:: Collected data ::
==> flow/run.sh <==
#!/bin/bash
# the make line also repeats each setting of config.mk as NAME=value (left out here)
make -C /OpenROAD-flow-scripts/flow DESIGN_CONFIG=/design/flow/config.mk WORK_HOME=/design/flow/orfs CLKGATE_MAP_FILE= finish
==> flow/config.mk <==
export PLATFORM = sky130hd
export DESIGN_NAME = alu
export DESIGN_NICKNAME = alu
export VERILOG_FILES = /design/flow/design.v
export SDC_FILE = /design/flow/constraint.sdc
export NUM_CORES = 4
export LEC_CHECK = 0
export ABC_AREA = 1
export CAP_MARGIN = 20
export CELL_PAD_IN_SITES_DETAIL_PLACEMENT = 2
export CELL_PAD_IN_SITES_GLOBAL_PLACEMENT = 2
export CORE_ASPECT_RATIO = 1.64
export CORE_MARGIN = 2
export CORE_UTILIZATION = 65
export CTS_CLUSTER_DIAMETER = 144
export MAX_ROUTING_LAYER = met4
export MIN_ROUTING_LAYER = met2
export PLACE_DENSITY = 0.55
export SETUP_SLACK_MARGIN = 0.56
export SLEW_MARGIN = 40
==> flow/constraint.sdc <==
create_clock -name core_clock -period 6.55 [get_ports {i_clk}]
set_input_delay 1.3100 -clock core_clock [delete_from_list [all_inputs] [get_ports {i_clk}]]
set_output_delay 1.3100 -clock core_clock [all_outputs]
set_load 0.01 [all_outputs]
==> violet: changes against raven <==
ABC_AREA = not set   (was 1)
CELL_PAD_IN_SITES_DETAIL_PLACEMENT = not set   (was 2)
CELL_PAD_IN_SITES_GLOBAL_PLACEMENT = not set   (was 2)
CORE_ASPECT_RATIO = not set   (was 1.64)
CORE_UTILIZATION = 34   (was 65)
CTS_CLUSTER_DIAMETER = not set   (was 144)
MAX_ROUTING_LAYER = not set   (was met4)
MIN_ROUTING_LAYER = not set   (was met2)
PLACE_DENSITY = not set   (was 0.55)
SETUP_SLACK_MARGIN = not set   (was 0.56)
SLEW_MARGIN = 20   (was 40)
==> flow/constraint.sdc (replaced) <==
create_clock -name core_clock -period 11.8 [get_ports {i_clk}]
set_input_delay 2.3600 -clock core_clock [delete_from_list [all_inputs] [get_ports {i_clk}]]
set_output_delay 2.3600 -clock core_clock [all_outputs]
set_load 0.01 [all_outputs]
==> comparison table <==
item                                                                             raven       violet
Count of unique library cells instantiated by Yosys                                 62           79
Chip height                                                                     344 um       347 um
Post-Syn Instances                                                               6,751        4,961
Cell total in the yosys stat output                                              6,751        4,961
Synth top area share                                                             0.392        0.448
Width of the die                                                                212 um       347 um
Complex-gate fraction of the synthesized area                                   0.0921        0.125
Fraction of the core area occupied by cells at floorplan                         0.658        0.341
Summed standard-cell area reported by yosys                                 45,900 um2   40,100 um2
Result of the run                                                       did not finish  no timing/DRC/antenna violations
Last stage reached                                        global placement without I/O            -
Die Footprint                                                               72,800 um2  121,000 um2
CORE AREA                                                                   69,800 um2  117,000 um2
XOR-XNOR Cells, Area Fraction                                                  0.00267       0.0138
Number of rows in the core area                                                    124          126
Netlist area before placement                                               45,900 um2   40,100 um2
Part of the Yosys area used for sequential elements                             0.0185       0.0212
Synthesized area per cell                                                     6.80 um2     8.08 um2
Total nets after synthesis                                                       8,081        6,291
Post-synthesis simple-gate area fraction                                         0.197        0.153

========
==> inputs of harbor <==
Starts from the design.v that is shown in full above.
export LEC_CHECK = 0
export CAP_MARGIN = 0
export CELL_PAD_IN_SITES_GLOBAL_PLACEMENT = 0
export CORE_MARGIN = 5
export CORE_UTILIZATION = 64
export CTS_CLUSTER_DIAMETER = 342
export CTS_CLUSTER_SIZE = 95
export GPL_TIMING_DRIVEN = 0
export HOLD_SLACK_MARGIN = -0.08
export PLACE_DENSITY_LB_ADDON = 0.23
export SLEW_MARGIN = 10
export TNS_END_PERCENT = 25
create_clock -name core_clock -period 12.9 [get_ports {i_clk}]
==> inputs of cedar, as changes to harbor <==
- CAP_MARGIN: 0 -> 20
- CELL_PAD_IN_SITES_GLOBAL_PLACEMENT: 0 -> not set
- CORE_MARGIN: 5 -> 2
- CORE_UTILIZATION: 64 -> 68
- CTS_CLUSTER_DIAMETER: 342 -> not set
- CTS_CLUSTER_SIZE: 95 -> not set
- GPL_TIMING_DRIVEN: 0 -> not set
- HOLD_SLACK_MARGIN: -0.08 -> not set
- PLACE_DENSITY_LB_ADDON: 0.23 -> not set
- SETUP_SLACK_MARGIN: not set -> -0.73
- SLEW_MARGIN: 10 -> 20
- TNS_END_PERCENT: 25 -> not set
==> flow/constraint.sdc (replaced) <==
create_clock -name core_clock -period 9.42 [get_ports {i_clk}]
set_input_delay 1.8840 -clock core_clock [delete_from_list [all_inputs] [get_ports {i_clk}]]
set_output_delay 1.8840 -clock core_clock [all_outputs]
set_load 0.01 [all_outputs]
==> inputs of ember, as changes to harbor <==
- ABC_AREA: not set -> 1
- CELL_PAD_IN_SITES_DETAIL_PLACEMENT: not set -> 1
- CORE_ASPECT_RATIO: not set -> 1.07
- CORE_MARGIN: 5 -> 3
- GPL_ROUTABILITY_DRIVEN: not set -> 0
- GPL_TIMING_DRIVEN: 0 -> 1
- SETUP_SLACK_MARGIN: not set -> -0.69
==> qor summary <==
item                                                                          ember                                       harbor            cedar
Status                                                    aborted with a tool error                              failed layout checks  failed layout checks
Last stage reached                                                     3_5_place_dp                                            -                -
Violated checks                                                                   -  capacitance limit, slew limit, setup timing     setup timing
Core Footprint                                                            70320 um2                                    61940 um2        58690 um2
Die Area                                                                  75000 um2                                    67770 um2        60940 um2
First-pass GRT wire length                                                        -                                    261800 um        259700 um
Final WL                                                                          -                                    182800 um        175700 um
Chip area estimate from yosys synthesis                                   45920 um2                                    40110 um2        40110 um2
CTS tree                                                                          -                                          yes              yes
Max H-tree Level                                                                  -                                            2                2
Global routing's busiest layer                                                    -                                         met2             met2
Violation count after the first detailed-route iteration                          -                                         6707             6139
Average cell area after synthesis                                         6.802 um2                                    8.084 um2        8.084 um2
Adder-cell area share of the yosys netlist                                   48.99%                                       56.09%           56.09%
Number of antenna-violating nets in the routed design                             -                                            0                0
Design conv, start of the top module:
module conv (
input [4:0] stride,
input  conv_enable, 
output reg [18:0] address1 , address2, write_address,
output reg end_reach, full_conv_end, dot_sum_end,
input clk,
input reset,
input [9:0] w1 ,h1,w2,h2,
output reg [9:0] width, height
  );
reg [9:0] H1_index_outer , V1_index_outer ;
reg [5:0]	v1_index_inner , h1_index_inner ;
reg dot_sum_start ;
always @ (posedge clk) begin	 
		if (reset) begin
			H1_index_outer = 0;
			V1_index_outer = 0;
			v1_index_inner = 0;
			h1_index_inner = 0;
			address1 = 0;
			address2 = 0;
			write_address = 0;
			end_reach = 0;
			dot_sum_end = 0;
			dot_sum_start = 1;
			full_conv_end = 0;
			width = 0;
			height = 0;
		end
		else if (conv_enable) begin
				if (dot_sum_start) begin
						v1_index_inner = 0;
						h1_index_inner = 0;
						dot_sum_start = 0;
						dot_sum_end =0;
				end	
				if (!full_conv_end) begin
					address1 = address1 + 2'b01;
					h1_index_inner = h1_index_inner + 2'b01 ;
					if (h1_index_inner == w2) begin			 
						v1_index_inner = v1_index_inner + 1;
						h1_index_inner = 6'b0;								
						address1 = (v1_index_inner + V1_index_outer )* w1 + H1_index_outer;
					end	
					if (v1_index_inner == h2) begin			 
						H1_index_outer = H1_index_outer + stride;
  ...
make LEC_CHECK=0 CAP_MARGIN=20 CORE_MARGIN=2 CORE_UTILIZATION=65 CTS_CLUSTER_DIAMETER=389 CTS_CLUSTER_SIZE=98 SLEW_MARGIN=20 finish   # period 11.0 ns
run.sh (not shown) runs the stock make flow with config.mk's settings and CLKGATE_MAP_FILE=.
The baseline finished but fails on antenna rules.
Change:
CORE_UTILIZATION = 40   (was 65)
CTS_CLUSTER_DIAMETER = default   (was 389)
CTS_CLUSTER_SIZE = default   (was 98)
HOLD_SLACK_MARGIN = 0.07   (was default)
PLACE_DENSITY = 0.93   (was default)
=> Now the flow finished with timing, DRC and antenna clean; global-route usage came out lower by 14 points; total power goes down slightly; routed wire length rose by a few percent; clock-buffer cell count decreases by 2; combinational power came out lower by a few percent.
Change:
CTS_CLUSTER_DIAMETER = 191   (was default)
CTS_CLUSTER_SIZE = 53   (was default)
HOLD_SLACK_MARGIN = default   (was 0.07)
PLACE_DENSITY = 0.35   (was 0.93)
Outcome: The changed run passed the timing, DRC and antenna checks; worst setup slack improves by 160 ps; via count shrinks by a few percent; register-to-register slack improves by 50 ps; critical path depth shrinks by 4; worst hold slack degrades by 12 ps; power grows by a few percent.
Change:
CORE_UTILIZATION = 11   (was 40)
CTS_CLUSTER_DIAMETER = default   (was 191)
CTS_CLUSTER_SIZE = default   (was 53)
PLACE_DENSITY = default   (was 0.35)
clock period = 13.7 ns   (was 11.0 ns; I/O delays follow)
Outcome:
- The new run finished clean
- power fell by 20%
- hold slack gains 4.8 ps
- utilization went down by 31 points
- routed wire length increases by 10%
- combinational power decreases by 20%
- die area is higher to 3.6 times its value
- worst setup slack gains 440 ps
- synthesized area is unchanged
- final area goes up by 8.4%
- register-to-register slack improves by 1500 ps

Starting RTL as in the previous note.
// conv
module conv (
input [4:0] stride,
input  conv_enable, 
output reg [18:0] address1 , address2, write_address,
output reg end_reach, full_conv_end, dot_sum_end,
input clk,
input reset,
input [9:0] w1 ,h1,w2,h2,
output reg [9:0] width, height
  );
clock: 16.8 ns
lec_check: 0
cap_margin: 0
cell_pad_in_sites_global_placement: 1
core_aspect_ratio: 0.73
core_margin: 8
core_utilization: 60
cts_cluster_diameter: 192
cts_cluster_size: 59
place_density: 0.39
setup_slack_margin: 2.76
slew_margin: 30
tns_end_percent: 35
The starting point went through all stages and came out clean.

:: Problem to solve ::
Could you transcribe the entries above word for word, from the line with "Chip area estimate" down to the line with "Max H-tree Level", keeping both?

:: Exercise solution ::
Chip area estimate from yosys synthesis                                   45920 um2                                    40110 um2        40110 um2
CTS tree                                                                          -                                          yes              yes
Max H-tree Level                                                                  -                                            2                2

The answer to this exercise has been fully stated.